[Opening Input data section]
What follows belongs to an exercise in optimizing a design on an open flow for small area, a short achievable clock period and few clock cycles; a production flow would make more cautious choices. RTL that was checked went through simulation tests only; none was proved equivalent to the original. Only the layout flow was run in runs 1 and 2; the RTL was not checked for function there. In run 6 the design's own scripts or RTL, not TritonCTS, make the clock network. No driver is modelled on the clock port, so clock power and skew are understated where the tree is cut down; a real chip needs a root buffer or a tree. Power is estimated from default activity; no workload was simulated.

**config.mk**
```make
export PLATFORM = sky130hd
export DESIGN_NAME = image_dilation_3x3
export DESIGN_NICKNAME = image_dilation_3x3
export VERILOG_FILES = /design/flow/design.v
export SDC_FILE = /design/flow/constraint.sdc
export NUM_CORES = 4
export LEC_CHECK = 0
export ABC_CLOCK_PERIOD_IN_PS = 2000
export CAP_MARGIN = 20
export CORE_MARGIN = 2
export CORE_UTILIZATION = 60
export CTS_BUF_LIST = sky130_fd_sc_hd__clkbuf_8
export CTS_CLUSTER_SIZE = 30
export PLACE_DENSITY = 0.7
export SLEW_MARGIN = 20
```
**constraint.sdc**
```tcl
create_clock -name core_clock -period 5.0 [get_ports {clk}]
set_input_delay 1.0000 -clock core_clock [delete_from_list [all_inputs] [get_ports {clk}]]
set_output_delay 1.0000 -clock core_clock [all_outputs]
set_load 0.01 [all_outputs]
```
**design.v**
```verilog
package img_pkg;
  localparam int COL_DFLT = 640;
  localparam int ROW_DFLT = 480;
  localparam int GRP      = 5;
  localparam int WORD_W   = 7;
  localparam logic [7:0] PIX_FG = 8'hFF;
  localparam logic [7:0] PIX_BG = 8'h00;
endpackage
module line_buffer_1b
#(
  parameter int DEPTH = 128,
  parameter int W     = 8,
  parameter int WR    = 6
) (
  input  logic         clk,
  input  logic         we,
  input  logic [W-1:0] wd,
  output logic [W-1:0] rd
);
  logic [DEPTH*W-1:0] st_q;
  assign rd = st_q[(DEPTH-1)*W +: W];
  always_ff @(posedge clk) begin
    st_q <= {st_q[(DEPTH-1)*W-1:0], st_q[(DEPTH-1)*W +: W]};
    if (we) st_q[WR*W +: W] <= wd;
  end
endmodule
import img_pkg::*;
module image_dilation_3x3
#(
  parameter int COL    = COL_DFLT,
  parameter int ROW    = ROW_DFLT,
  parameter int THRESH = 128
) (
  input  logic       clk,
  input  logic       rst,
  input  logic [7:0] data_in,
  input  logic       in_valid,
  output logic       in_ready,
  output logic [7:0] data_out,
  output logic       w_en,
  output logic       frame_done
);
  localparam int NG    = COL / GRP;           
  localparam int GW    = $clog2(NG);
  localparam int RW    = $clog2(ROW);
  localparam int FD    = 16;                  
  localparam int FW    = $clog2(FD + 1);
  localparam int WRSTG = GRP + 1;             
  localparam logic [1:0] M_IDLE = 2'd0, M_RUN = 2'd1, M_FLUSH = 2'd2;
  function automatic logic [6:0] enc91(input logic [9:0] xb);
    case (xb)
      10'b00000_00000: enc91 = 7'd0;
      10'b00000_00001: enc91 = 7'd1;
      10'b00000_00011: enc91 = 7'd2;
      10'b00000_00111: enc91 = 7'd3;
      10'b00000_01110: enc91 = 7'd4;
      10'b00000_01111: enc91 = 7'd5;
      10'b00000_10000: enc91 = 7'd6;
      10'b00000_10001: enc91 = 7'd7;
      10'b00000_10011: enc91 = 7'd8;
      10'b00000_10111: enc91 = 7'd9;
      10'b00000_11000: enc91 = 7'd10;
      10'b00000_11001: enc91 = 7'd11;
      10'b00000_11011: enc91 = 7'd12;
      10'b00000_11100: enc91 = 7'd13;
      10'b00000_11101: enc91 = 7'd14;
      10'b00000_11110: enc91 = 7'd15;
      10'b00000_11111: enc91 = 7'd16;
      10'b00001_00001: enc91 = 7'd17;
      10'b00001_00011: enc91 = 7'd18;
      10'b00001_00111: enc91 = 7'd19;
      10'b00001_01111: enc91 = 7'd20;
      10'b00001_10001: enc91 = 7'd21;
      10'b00001_10011: enc91 = 7'd22;
      10'b00001_10111: enc91 = 7'd23;
      10'b00001_11001: enc91 = 7'd24;
      10'b00001_11011: enc91 = 7'd25;
      10'b00001_11101: enc91 = 7'd26;
      10'b00001_11111: enc91 = 7'd27;
      10'b00011_00011: enc91 = 7'd28;
      10'b00011_00111: enc91 = 7'd29;
      10'b00011_01111: enc91 = 7'd30;
      10'b00011_10011: enc91 = 7'd31;
      10'b00011_10111: enc91 = 7'd32;
      10'b00011_11011: enc91 = 7'd33;
      10'b00011_11111: enc91 = 7'd34;
      10'b00111_00111: enc91 = 7'd35;
      10'b00111_01111: enc91 = 7'd36;
      10'b00111_10111: enc91 = 7'd37;
      10'b00111_11111: enc91 = 7'd38;
      10'b01110_01110: enc91 = 7'd39;
      10'b01110_01111: enc91 = 7'd40;
      10'b01110_11110: enc91 = 7'd41;
      10'b01110_11111: enc91 = 7'd42;
      10'b01111_01111: enc91 = 7'd43;
      10'b01111_11111: enc91 = 7'd44;
      10'b10000_10000: enc91 = 7'd45;
      10'b10000_10001: enc91 = 7'd46;
      10'b10000_10011: enc91 = 7'd47;
      10'b10000_10111: enc91 = 7'd48;
      10'b10000_11000: enc91 = 7'd49;
      10'b10000_11001: enc91 = 7'd50;
      10'b10000_11011: enc91 = 7'd51;
      10'b10000_11100: enc91 = 7'd52;
      10'b10000_11101: enc91 = 7'd53;
      10'b10000_11110: enc91 = 7'd54;
      10'b10000_11111: enc91 = 7'd55;
      10'b10001_10001: enc91 = 7'd56;
      10'b10001_10011: enc91 = 7'd57;
      10'b10001_10111: enc91 = 7'd58;
      10'b10001_11001: enc91 = 7'd59;
      10'b10001_11011: enc91 = 7'd60;
      10'b10001_11101: enc91 = 7'd61;
      10'b10001_11111: enc91 = 7'd62;
      10'b10011_10011: enc91 = 7'd63;
      10'b10011_10111: enc91 = 7'd64;
      10'b10011_11011: enc91 = 7'd65;
      10'b10011_11111: enc91 = 7'd66;
      10'b10111_10111: enc91 = 7'd67;
      10'b10111_11111: enc91 = 7'd68;
      10'b11000_11000: enc91 = 7'd69;
      10'b11000_11001: enc91 = 7'd70;
      10'b11000_11011: enc91 = 7'd71;
      10'b11000_11100: enc91 = 7'd72;
      10'b11000_11101: enc91 = 7'd73;
      10'b11000_11110: enc91 = 7'd74;
      10'b11000_11111: enc91 = 7'd75;
      10'b11001_11001: enc91 = 7'd76;
      10'b11001_11011: enc91 = 7'd77;
      10'b11001_11101: enc91 = 7'd78;
      10'b11001_11111: enc91 = 7'd79;
      10'b11011_11011: enc91 = 7'd80;
      10'b11011_11111: enc91 = 7'd81;
      10'b11100_11100: enc91 = 7'd82;
      10'b11100_11101: enc91 = 7'd83;
      10'b11100_11110: enc91 = 7'd84;
      10'b11100_11111: enc91 = 7'd85;
      10'b11101_11101: enc91 = 7'd86;
      10'b11101_11111: enc91 = 7'd87;
      10'b11110_11110: enc91 = 7'd88;
      10'b11110_11111: enc91 = 7'd89;
      10'b11111_11111: enc91 = 7'd90;
      default: enc91 = 7'd0;
    endcase
  endfunction
  function automatic logic [9:0] dec91(input logic [6:0] w);
    case (w)
      7'd0: dec91 = 10'b00000_00000;
      7'd1: dec91 = 10'b00000_00001;
      7'd2: dec91 = 10'b00000_00011;
      7'd3: dec91 = 10'b00000_00111;
      7'd4: dec91 = 10'b00000_01110;
      7'd5: dec91 = 10'b00000_01111;
      7'd6: dec91 = 10'b00000_10000;
      7'd7: dec91 = 10'b00000_10001;
      7'd8: dec91 = 10'b00000_10011;
      7'd9: dec91 = 10'b00000_10111;
      7'd10: dec91 = 10'b00000_11000;
      7'd11: dec91 = 10'b00000_11001;
      7'd12: dec91 = 10'b00000_11011;
      7'd13: dec91 = 10'b00000_11100;
      7'd14: dec91 = 10'b00000_11101;
      7'd15: dec91 = 10'b00000_11110;
      7'd16: dec91 = 10'b00000_11111;
      7'd17: dec91 = 10'b00001_00001;
      7'd18: dec91 = 10'b00001_00011;
      7'd19: dec91 = 10'b00001_00111;
      7'd20: dec91 = 10'b00001_01111;
      7'd21: dec91 = 10'b00001_10001;
      7'd22: dec91 = 10'b00001_10011;
      7'd23: dec91 = 10'b00001_10111;
      7'd24: dec91 = 10'b00001_11001;
      7'd25: dec91 = 10'b00001_11011;
      7'd26: dec91 = 10'b00001_11101;
      7'd27: dec91 = 10'b00001_11111;
      7'd28: dec91 = 10'b00011_00011;
      7'd29: dec91 = 10'b00011_00111;
      7'd30: dec91 = 10'b00011_01111;
      7'd31: dec91 = 10'b00011_10011;
      7'd32: dec91 = 10'b00011_10111;
      7'd33: dec91 = 10'b00011_11011;
      7'd34: dec91 = 10'b00011_11111;
      7'd35: dec91 = 10'b00111_00111;
      7'd36: dec91 = 10'b00111_01111;
      7'd37: dec91 = 10'b00111_10111;
      7'd38: dec91 = 10'b00111_11111;
      7'd39: dec91 = 10'b01110_01110;
      7'd40: dec91 = 10'b01110_01111;
      7'd41: dec91 = 10'b01110_11110;
      7'd42: dec91 = 10'b01110_11111;
      7'd43: dec91 = 10'b01111_01111;
      7'd44: dec91 = 10'b01111_11111;
      7'd45: dec91 = 10'b10000_10000;
      7'd46: dec91 = 10'b10000_10001;
      7'd47: dec91 = 10'b10000_10011;
      7'd48: dec91 = 10'b10000_10111;
      7'd49: dec91 = 10'b10000_11000;
      7'd50: dec91 = 10'b10000_11001;
      7'd51: dec91 = 10'b10000_11011;
      7'd52: dec91 = 10'b10000_11100;
      7'd53: dec91 = 10'b10000_11101;
      7'd54: dec91 = 10'b10000_11110;
      7'd55: dec91 = 10'b10000_11111;
      7'd56: dec91 = 10'b10001_10001;
      7'd57: dec91 = 10'b10001_10011;
      7'd58: dec91 = 10'b10001_10111;
      7'd59: dec91 = 10'b10001_11001;
      7'd60: dec91 = 10'b10001_11011;
      7'd61: dec91 = 10'b10001_11101;
      7'd62: dec91 = 10'b10001_11111;
      7'd63: dec91 = 10'b10011_10011;
      7'd64: dec91 = 10'b10011_10111;
      7'd65: dec91 = 10'b10011_11011;
      7'd66: dec91 = 10'b10011_11111;
      7'd67: dec91 = 10'b10111_10111;
      7'd68: dec91 = 10'b10111_11111;
      7'd69: dec91 = 10'b11000_11000;
      7'd70: dec91 = 10'b11000_11001;
      7'd71: dec91 = 10'b11000_11011;
      7'd72: dec91 = 10'b11000_11100;
      7'd73: dec91 = 10'b11000_11101;
      7'd74: dec91 = 10'b11000_11110;
      7'd75: dec91 = 10'b11000_11111;
      7'd76: dec91 = 10'b11001_11001;
      7'd77: dec91 = 10'b11001_11011;
      7'd78: dec91 = 10'b11001_11101;
      7'd79: dec91 = 10'b11001_11111;
      7'd80: dec91 = 10'b11011_11011;
      7'd81: dec91 = 10'b11011_11111;
      7'd82: dec91 = 10'b11100_11100;
      7'd83: dec91 = 10'b11100_11101;
      7'd84: dec91 = 10'b11100_11110;
      7'd85: dec91 = 10'b11100_11111;
      7'd86: dec91 = 10'b11101_11101;
      7'd87: dec91 = 10'b11101_11111;
      7'd88: dec91 = 10'b11110_11110;
      7'd89: dec91 = 10'b11110_11111;
      7'd90: dec91 = 10'b11111_11111;
      default: dec91 = 10'd0;
    endcase
  endfunction
  logic [1:0]     mode_q;
  logic [6:0]     wait_q;                     
  logic           wz_q;                       
  logic [GRP-1:0] ph_q;                       
  logic [GW-1:0]  grp_q;                      
  logic           g0_q, glast_q;              
  logic [RW-1:0]  row_q;                      
  logic           r0_q, r1_q, rlast_q;        
  logic [FW-1:0]  cnt_q;                      
  logic           ne_q;                       
  logic [FD-1:0]  fifo_q;                     
  logic           in_ready_q, w_en_q, frame_done_q, dout_q;
  logic           z1_q, z2_q;                 
  logic [GRP-1:0] dx_q, db_q;                 
  logic [GRP-1:0] tx_q, tb_q;                 
  logic           wr_q;
  logic [WORD_W-1:0] st_rd;
  line_buffer_1b #(.DEPTH(NG), .W(WORD_W), .WR(WRSTG)) u_store (
    .clk(clk), .we(wr_q), .wd(enc91({tx_q, tb_q})), .rd(st_rd)
  );
  logic push, pop, step, emit, flush, idle;
  logic cs0, cslast, last_pix, last_out;
  logic z, h, xo, bo, o;
  logic [FW-1:0] cnt_d;
  logic [6:0]    wait_d;
  assign flush = (mode_q == M_FLUSH);
  assign idle  = (mode_q == M_IDLE);
  assign push  = in_valid && in_ready_q;
  assign step  = flush || (ne_q && (idle || wz_q));
  assign pop   = step && !flush;
  assign cs0      = ph_q[0] && g0_q;
  assign cslast   = ph_q[GRP-1] && glast_q;
  assign last_pix = rlast_q && glast_q && ph_q[GRP-2];   
  assign last_out = r0_q && cslast;                      
  assign z  = !flush && fifo_q[0];
  assign h  = (z && !cslast) || z1_q || (z2_q && !cs0);
  assign xo = |(dx_q & ph_q);
  assign bo = |(db_q & ph_q);
  assign o  = (r1_q ? xo : bo) || h;
  assign emit = step && !idle && (flush || !r0_q);
  assign cnt_d  = cnt_q + FW'(push) - FW'(pop);
  assign wait_d = step ? 7'd0 : wait_q + 7'd1;
  assign in_ready   = in_ready_q;
  assign data_out   = dout_q ? PIX_FG : PIX_BG;
  assign w_en       = w_en_q;
  assign frame_done = frame_done_q;
  always_ff @(posedge clk) begin
    for (int i = 0; i < FD; i = i + 1) begin
      if (pop) begin
        if (push && cnt_q == FW'(i + 1)) fifo_q[i] <= data_in >= 8'(THRESH);
        else if (i < FD - 1)             fifo_q[i] <= fifo_q[(i < FD - 1) ? i + 1 : i];
      end else if (push && cnt_q == FW'(i)) begin
        fifo_q[i] <= data_in >= 8'(THRESH);
      end
    end
  end
  always_ff @(posedge clk) begin
    dout_q <= o;
    wr_q   <= step && ph_q[GRP-1];
    if (step) begin
      z1_q <= z;
      z2_q <= z1_q;
      for (int i = 0; i < GRP; i = i + 1) begin
        if (ph_q[i]) begin
          tx_q[i] <= h;
          tb_q[i] <= h || (xo && !r0_q);
        end
      end
      if (ph_q[GRP-1]) {dx_q, db_q} <= dec91(st_rd);
    end
  end
  always_ff @(posedge clk or posedge rst) begin
    if (rst) begin
      mode_q       <= M_IDLE;
      wait_q       <= '0;
      wz_q         <= 1'b1;
      ph_q         <= GRP'(1) << (GRP - 1);
      grp_q        <= GW'(NG - 1);
      g0_q         <= 1'b0;
      glast_q      <= 1'b1;
      row_q        <= RW'(ROW - 1);
      r0_q         <= 1'b0;
      r1_q         <= 1'b0;
      rlast_q      <= 1'b1;
      cnt_q        <= '0;
      ne_q         <= 1'b0;
      in_ready_q   <= 1'b1;
      w_en_q       <= 1'b0;
      frame_done_q <= 1'b0;
    end else begin
      cnt_q        <= cnt_d;
      ne_q         <= (cnt_d != '0);
      in_ready_q   <= (cnt_d != FW'(FD));
      w_en_q       <= emit;
      frame_done_q <= emit && last_out;
      wait_q       <= wait_d;
      wz_q         <= (wait_d == '0);
      if (step) begin
        ph_q <= {ph_q[GRP-2:0], ph_q[GRP-1]};
        if (ph_q[GRP-1]) begin
          if (glast_q) begin
            grp_q   <= '0;
            g0_q    <= 1'b1;
            glast_q <= 1'b0;
            row_q   <= rlast_q ? '0 : row_q + 1'b1;
            r0_q    <= rlast_q;
            r1_q    <= r0_q;
            rlast_q <= (row_q == RW'(ROW - 2));
          end else begin
            grp_q   <= grp_q + 1'b1;
            g0_q    <= 1'b0;
            glast_q <= (grp_q == GW'(NG - 2));
          end
        end
        case (mode_q)
          M_IDLE:  mode_q <= M_RUN;
          M_RUN:   if (last_pix) mode_q <= M_FLUSH;
          default: if (last_out) begin
            mode_q  <= M_IDLE;
            ph_q    <= GRP'(1) << (GRP - 1);
            grp_q   <= GW'(NG - 1);
            g0_q    <= 1'b0;
            glast_q <= 1'b1;
            row_q   <= RW'(ROW - 1);
            r0_q    <= 1'b0;
            r1_q    <= 1'b0;
            rlast_q <= 1'b1;
          end
        endcase
      end
    end
  end
endmodule
```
[Closing Input data section]
Problem to work on: The answer must consist of every line from the entries above that contains "THRESH".

Answer to the exercise:
  parameter int THRESH = 128
        if (push && cnt_q == FW'(i + 1)) fifo_q[i] <= data_in >= 8'(THRESH);
        fifo_q[i] <= data_in >= 8'(THRESH);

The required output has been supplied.